If there is any known truth about American healthcare, it is that it is expensive. Health spending, on average, runs about $4,000 more per person than our peers in other high-income countries.
Over the years, innovators have worked to devise care models and approaches that seek to lower the cost of healthcare for Americans. Thankfully, some more recent approaches have succeeded in putting money back into the pockets of Americans at a time when many of them need it the most.
Annual healthcare costs are expected to rise to roughly $14,944 per person by 2023. Costs are rising on everything from groceries to housing, and 9.6% of Americans already cannot afford health insurance. As more Americans continue to feel the pinch of inflation, that number is likely to continue climbing.
The massive increase in costs we may see coming down the road makes innovation by forward-thinkers even more important. Dr. Kishlay Anand, a cardiologist and health technology business founder, is one such forward-thinker who is merging the technologies of telehealth, Direct Primary Care (DPC), and virtual pharmacies.
Direct Primary Care Saves Money
Decades ago, house calls and up-front costs for healthcare visits were not out of the ordinary. The local doctor would have his fees, and health insurance didn’t play such a significant role in care delivery. Many would like to see our healthcare model in the United States return to some semblance of the transparency and familiarity of the past, which is where DPC comes into play.
DPC is one approach being implemented in an attempt to save money by providing clear, upfront costs to patients. This, in turn, opens the door to forming a more direct relationship between doctors and their patients allowing patients to work around the complicated web of deductibles, health insurance networks, premiums, and copays. Transparent costs and accessibility to a preferred primary care physician are just two of the reasons people have been gravitating towards the DPC model.
Saving on Prescriptions
Dr. Anand is just one of the innovators who have consistently brought industry-disruptive ideas to the table. In addition to providing state-of-the-art cardiological care to his patients, he heads several companies that are major players in the health tech space. One of Dr. Anand’s companies, LitonRX, offers a digital answer to the modern pharmacy. Offered as an alternative to prescription insurance coverage, LitonRX shows how the DPC model of healthcare can be expanded to fit the pharmacy industry.
LitonRX offers 24/7 virtual care and free delivery of prescriptions with unlimited visits, free medications, and no copays — all for one transparent cost provided upfront.
Using a virtual pharmacy option such as LitonRX allows patients to not only save money on copays and costs associated with insurance, but also on travel to brick-and-mortar pharmacy locations and doctor visits for ailments that can be easily diagnosed and given prescribed treatment virtually. This virtual pharmacy model builds on the increasing popularity of telehealth since the start of the pandemic.
“I believe we all saw the benefits and the necessity of telehealth when the pandemic hit.

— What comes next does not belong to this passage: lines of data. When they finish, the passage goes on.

File: src/rtl/i2c_arbiter_n.sv
// i2c_arbiter_n: N-master arbiter for the shared I2C bus, fixed-priority
// or round-robin, with ownership held until the owner drops its request.
// Ports: clk, reset (async, active-high), req[N_MASTERS], grant[N_MASTERS],
//        master_sel[SEL_W] (0 = idle, i+1 = master i), busy, timeout.
// Optional macro I2C_ARB_TIMEOUT_EN adds a grant-length watchdog that
// revokes and masks an owner after TIMEOUT_CYCLES cycles; else timeout = 0.
module i2c_arbiter_n #(
    parameter int N_MASTERS      = 4,
    parameter int SEL_W          = 3,
    parameter int RR_MODE        = 0,
    parameter int TIMEOUT_CYCLES = 65535
) (
    input  logic                 clk,
    input  logic                 reset,
    input  logic [N_MASTERS-1:0] req,
    output logic [N_MASTERS-1:0] grant,
    output logic [SEL_W-1:0]     master_sel,
    output logic                 busy,
    output logic                 timeout
);

    localparam int IDX_W = (N_MASTERS > 1) ? $clog2(N_MASTERS) : 1;

    if ((1 << SEL_W) <= N_MASTERS) begin : g_bad_sel
        $error("SEL_W too narrow for N_MASTERS");
    end
    if (TIMEOUT_CYCLES < 1 || TIMEOUT_CYCLES > 65536) begin : g_bad_tmo
        $error("TIMEOUT_CYCLES must fit a 16-bit counter");
    end

    typedef enum logic {
        S_IDLE,
        S_OWN
    } state_t;

    state_t               state;
    logic [IDX_W-1:0]     owner;
    logic [IDX_W-1:0]     rr_ptr;
    logic [N_MASTERS-1:0] elig;
    logic                 found;
    logic [IDX_W-1:0]     winner;
    logic [IDX_W-1:0]     scan_idx;

`ifdef I2C_ARB_TIMEOUT_EN
    localparam logic [15:0] LIMIT = 16'(TIMEOUT_CYCLES - 1);

    logic [15:0]          wd_cnt;
    logic [N_MASTERS-1:0] mask;

    // A revoked master stays ineligible until it lets go of req.
    assign elig = req & ~mask;
`else
    assign elig    = req;
    assign timeout = 1'b0;
`endif

    // Scan order: index 0 upward, or starting just after the last winner.
    always_comb begin
        found    = 1'b0;
        winner   = '0;
        scan_idx = '0;
        for (int k = 0; k < N_MASTERS; k++) begin
            if (RR_MODE != 0) begin
                scan_idx = IDX_W'((int'(rr_ptr) + 1 + k) % N_MASTERS);
            end else begin
                scan_idx = IDX_W'(k);
            end
            if (!found && elig[scan_idx]) begin
                found  = 1'b1;
                winner = scan_idx;
            end
        end
    end

    always_ff @(posedge clk or posedge reset) begin
        if (reset) begin
            state      <= S_IDLE;
            owner      <= '0;
            rr_ptr     <= IDX_W'(N_MASTERS - 1);
            grant      <= '0;
            master_sel <= '0;
            busy       <= 1'b0;
`ifdef I2C_ARB_TIMEOUT_EN
            wd_cnt     <= '0;
            mask       <= '0;
            timeout    <= 1'b0;
`endif
        end else begin
`ifdef I2C_ARB_TIMEOUT_EN
            timeout <= 1'b0;
            mask    <= mask & req;
`endif
            unique case (state)
                S_IDLE: begin
                    if (found) begin
                        state      <= S_OWN;
                        owner      <= winner;
                        rr_ptr     <= winner;
                        grant      <= N_MASTERS'(1) << winner;
                        master_sel <= SEL_W'(winner) + SEL_W'(1);
                        busy       <= 1'b1;
`ifdef I2C_ARB_TIMEOUT_EN
                        wd_cnt     <= '0;
`endif
                    end
                end
                S_OWN: begin
                    // Release returns to idle; the next grant needs
                    // another edge, which gives the turnaround cycle.
                    if (int'(owner) >= N_MASTERS || !req[owner]) begin
                        state      <= S_IDLE;
                        grant      <= '0;
                        master_sel <= '0;
                        busy       <= 1'b0;
`ifdef I2C_ARB_TIMEOUT_EN
                    end else if (wd_cnt == LIMIT) begin
                        state       <= S_IDLE;
                        grant       <= '0;
                        master_sel  <= '0;
                        busy        <= 1'b0;
                        timeout     <= 1'b1;
                        mask[owner] <= 1'b1;
                    end else begin
                        wd_cnt <= wd_cnt + 16'd1;
`endif
                    end
                end
                default: begin
                    state      <= S_IDLE;
                    grant      <= '0;
                    master_sel <= '0;
                    busy       <= 1'b0;
                end
            endcase
        end
    end

endmodule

Suddenly, more people than ever needed the care and accessibility that telehealth provides” Dr. Anand explains.
While nearly every major insurance carrier offers prescription drug coverage to some extent, those plans typically have stringent restrictions on what they will cover. The prescriptions that are allowed under those various plans can still be expensive, and they don’t offer the kind of concierge physician assistance that a program such as LitonRX does.
Consumers need to know that saving money on healthcare in the US is not a lost cause. The more tech and health join forces, the more options there are to save.
Patient-Centered Approach
Finding ways to circumvent the high cost of insurance is just one way tech leaders like Dr. Anand are saving patients money. With insurance costs running nearly as much as a monthly mortgage for some families, finding ways to save could be integral to riding our current inflation wave.
Dr. Anand also sees the reward in taking a patient-centered approach to care and cost. “It’s rewarding to see how 24/7, proactive healthcare solutions that enable patients to choose when and how they receive care can make such a difference.”
Healthcare in the United States — particularly its affordability — will likely continue to be a hot topic of conversation in the coming months, as will inflation. Healthcare costs have historically shown to rise at a rate over two times that of inflation. Instituting DPC and leveraging the cost-savings provided by technology such as virtual pharmacies can help alleviate the pressing weight of mounting healthcare costs in the US. With further innovative ideas like those from Dr. Anand, change will continue to come to the healthcare industry, with delivery and cost.